Albert Bates Lord (15 September 1912 – 29 July 1991) was a professor of Slavic and comparative literature at Harvard University who carried on Milman Parry's research on epic poetry after Parry's death.
Early life
Lord was born in Boston, Massachusetts. He graduated from Boston Latin School in 1930 and attended Harvard College, where he received an A.B. in classics in 1934 and a Ph.D. in comparative literature in 1949.
Career
Lord became a professor of Slavic and comparative literature at Harvard in 1950. He was later promoted as a full professor there in Classics. He also founded Harvard's Committee on Degrees in Folklore and Mythology, and chaired the college's Department of Folklore and Mythology until his retirement in 1983. His wife Mary Louise Lord completed and edited his manuscript of a posthumous sequel The Singer Resumes the Tale (published 1995) which further supports and extends Lord's initial conclusions.

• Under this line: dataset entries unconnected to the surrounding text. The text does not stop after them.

File: config.mk
export PLATFORM = sky130hd
export DESIGN_NAME = evt_cmp_channel
export DESIGN_NICKNAME = d
export VERILOG_FILES = /design/src/rtl/evt_cmp_pkg.sv /design/src/rtl/evt_cmp_regs.sv /design/src/rtl/evt_cmp_match.sv /design/src/rtl/evt_cmp_arm.sv /design/src/rtl/evt_cmp_channel.sv
export SDC_FILE = /design/constraint.sdc
export NUM_CORES = 1
export LEC_CHECK = 0
export BUFFER_PORTS_ARGS = -buffer_cell sky130_fd_sc_hd__buf_2
export CAP_MARGIN = 20
export CORE_ASPECT_RATIO = 0.8
export CORE_MARGIN = 2
export CORE_UTILIZATION = 45
export CTS_BUF_LIST = sky130_fd_sc_hd__clkbuf_4 sky130_fd_sc_hd__clkbuf_8
export DETAILED_ROUTE_END_ITERATION = 12
export PLACE_DENSITY = 0.68
export SLEW_MARGIN = 20
export SYNTH_ARGS = -nofsm -noshare
export SYNTH_HDL_FRONTEND = slang
export SYNTH_SLANG_ARGS = --single-unit
export TNS_END_PERCENT = 30
File: constraint.sdc
create_clock -name clk_i -period 10.85 [get_ports clk_i]
set_input_delay 1.085 -clock clk_i [delete_from_list [all_inputs] [get_ports clk_i]]
set_output_delay 1.085 -clock clk_i [all_outputs]
set_load 0.05 [all_outputs]
File: src/rtl/evt_cmp_pkg.sv
package evt_cmp_pkg;
  localparam int unsigned CFG_W = 4;

  typedef struct packed {
    logic mode32;
    logic set_val;
    logic periodic;
    logic en;
  } chan_cfg_t;
endpackage
`src/rtl/cpfsk_pkg.sv`:
```
package cpfsk_pkg;

  // Wrapping accumulator step; the carry out is dropped (modulo 2^width).
  function automatic logic [23:0] acc_add(input logic [23:0] acc, input logic [23:0] step);
    return acc + step;
  endfunction

  // Table address advanced by a quarter turn, wrapped to the table depth.
  function automatic int quarter_addr(input int addr, input int addr_w);
    return (addr + (1 << (addr_w - 2))) % (1 << addr_w);
  endfunction

  // Rounded sine amplitude of table entry k, peak value 2^(amp_w-1)-1.
  function automatic int sine_entry(input int k, input int addr_w, input int amp_w);
    real ang;
    real peak;
    ang  = 2.0 * 3.141592653589793 * k / (2.0 ** addr_w);
    peak = (2.0 ** (amp_w - 1)) - 1.0;
    return $rtoi($floor(peak * $sin(ang) + 0.5));
  endfunction

endpackage

```
`src/rtl/cpfsk_phase_acc.sv`:
```
module cpfsk_phase_acc #(
  parameter int ACC_W     = 24,
  parameter int NUM_TONES = 2
) (
  input  logic                                clk,
  input  logic                                rst,
  input  logic                                tw_load,
  input  logic                                tw_sel,
  input  logic [ACC_W-1:0]                    tw_word,
  input  logic                                data_bit,
  output logic [ACC_W-1:0]                    acc_q,
  output logic [ACC_W-1:0]                    acc_step,
  output logic                                tone_q,
  output logic [NUM_TONES-1:0][ACC_W-1:0]     words_q
);
  import cpfsk_pkg::*;

  // One register per tone, written only when its index is selected.
  for (genvar t = 0; t < NUM_TONES; t++) begin : g_word
    always_ff @(posedge clk) begin
      if (rst) begin
        words_q[t] <= '0;
      end else if (tw_load && (int'(tw_sel) == t)) begin
        words_q[t] <= tw_word;
      end
    end
  end

  assign acc_step = words_q[tone_q];

  // Tone change swaps only the step; the accumulator is never reloaded.
  always_ff @(posedge clk) begin
    if (rst) begin
      tone_q <= 1'b0;
      acc_q  <= '0;
    end else begin
      tone_q <= data_bit;
      acc_q  <= acc_add(acc_q, acc_step);
    end
  end

endmodule

```
`src/rtl/cpfsk_sine_rom.sv`:
```
module cpfsk_sine_rom #(
  parameter int ADDR_W = 8,
  parameter int AMP_W  = 12
) (
  input  logic                     clk,
  input  logic                     rst,
  input  logic [ADDR_W-1:0]        addr_i,
  input  logic [ADDR_W-1:0]        addr_q,
  output logic signed [AMP_W-1:0]  lut_i,
  output logic signed [AMP_W-1:0]  lut_q
);
  import cpfsk_pkg::*;

  localparam int DEPTH = 1 << ADDR_W;

  logic signed [AMP_W-1:0] tab [DEPTH];

  // Entries are computed at elaboration, one constant per address.
  for (genvar k = 0; k < DEPTH; k++) begin : g_tab
    localparam int VAL = sine_entry(k, ADDR_W, AMP_W);
    assign tab[k] = AMP_W'(VAL);
  end

  always_ff @(posedge clk) begin
    if (rst) begin
      lut_i <= '0;
      lut_q <= '0;
    end else begin
      lut_i <= tab[addr_i];
      lut_q <= tab[addr_q];
    end
  end

endmodule

```
`src/rtl/cpfsk_dds.sv`:
```
module cpfsk_dds #(
  parameter int ACC_W  = 24,
  parameter int ADDR_W = 8,
  parameter int AMP_W  = 12
) (
  input  logic                     clk,
  input  logic                     rst,
  input  logic                     tw_load,
  input  logic                     tw_sel,
  input  logic [ACC_W-1:0]         tw_word,
  input  logic                     data_bit,
  output logic signed [AMP_W-1:0]  i_sample,
  output logic signed [AMP_W-1:0]  q_sample,
  output logic                     sample_vld
);
  import cpfsk_pkg::*;

  localparam int NUM_TONES = 2;
  localparam int PIPE      = 2;

  // Named internal events, brought out for the bound checker.
  logic [ACC_W-1:0]                acc_q;
  logic [ACC_W-1:0]                acc_step;
  logic                            tone_q;
  logic [NUM_TONES-1:0][ACC_W-1:0] words_q;
  logic [ACC_W-1:0]                word0_q;
  logic [ACC_W-1:0]                word1_q;
  logic [ADDR_W-1:0]               addr_i;
  logic [ADDR_W-1:0]               addr_q;
  logic signed [AMP_W-1:0]         lut_i;
  logic signed [AMP_W-1:0]         lut_q;
  logic [PIPE-1:0]                 vld_pipe;

  assign word0_q = words_q[0];
  assign word1_q = words_q[1];

  cpfsk_phase_acc #(.ACC_W(ACC_W), .NUM_TONES(NUM_TONES)) u_acc (
    .clk      (clk),
    .rst      (rst),
    .tw_load  (tw_load),
    .tw_sel   (tw_sel),
    .tw_word  (tw_word),
    .data_bit (data_bit),
    .acc_q    (acc_q),
    .acc_step (acc_step),
    .tone_q   (tone_q),
    .words_q  (words_q)
  );

  assign addr_i = acc_q[ACC_W-1 -: ADDR_W];
  assign addr_q = ADDR_W'(quarter_addr(int'(addr_i), ADDR_W));

  cpfsk_sine_rom #(.ADDR_W(ADDR_W), .AMP_W(AMP_W)) u_rom (
    .clk    (clk),
    .rst    (rst),
    .addr_i (addr_i),
    .addr_q (addr_q),
    .lut_i  (lut_i),
    .lut_q  (lut_q)
  );

  always_ff @(posedge clk) begin
    if (rst) begin
      i_sample <= '0;
      q_sample <= '0;
      vld_pipe <= '0;
    end else begin
      i_sample <= lut_i;
      q_sample <= lut_q;
      vld_pipe <= {vld_pipe[PIPE-2:0], 1'b1};
    end
  end

  assign sample_vld = vld_pipe[PIPE-1];

endmodule

```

Lord demonstrated the ways in which various great ancient epics from Europe and Asia were heirs to a tradition not only of oral performance, but of oral composition. Lord studied and made field recordings of South-Slavic heroic epics sung to the gusle, most notable of poets he worked with was Avdo Međedović, whose most notable song was The Wedding of Smailagić Meho. He studied not only Homeric epics, but also Beowulf, Gilgamesh, and others.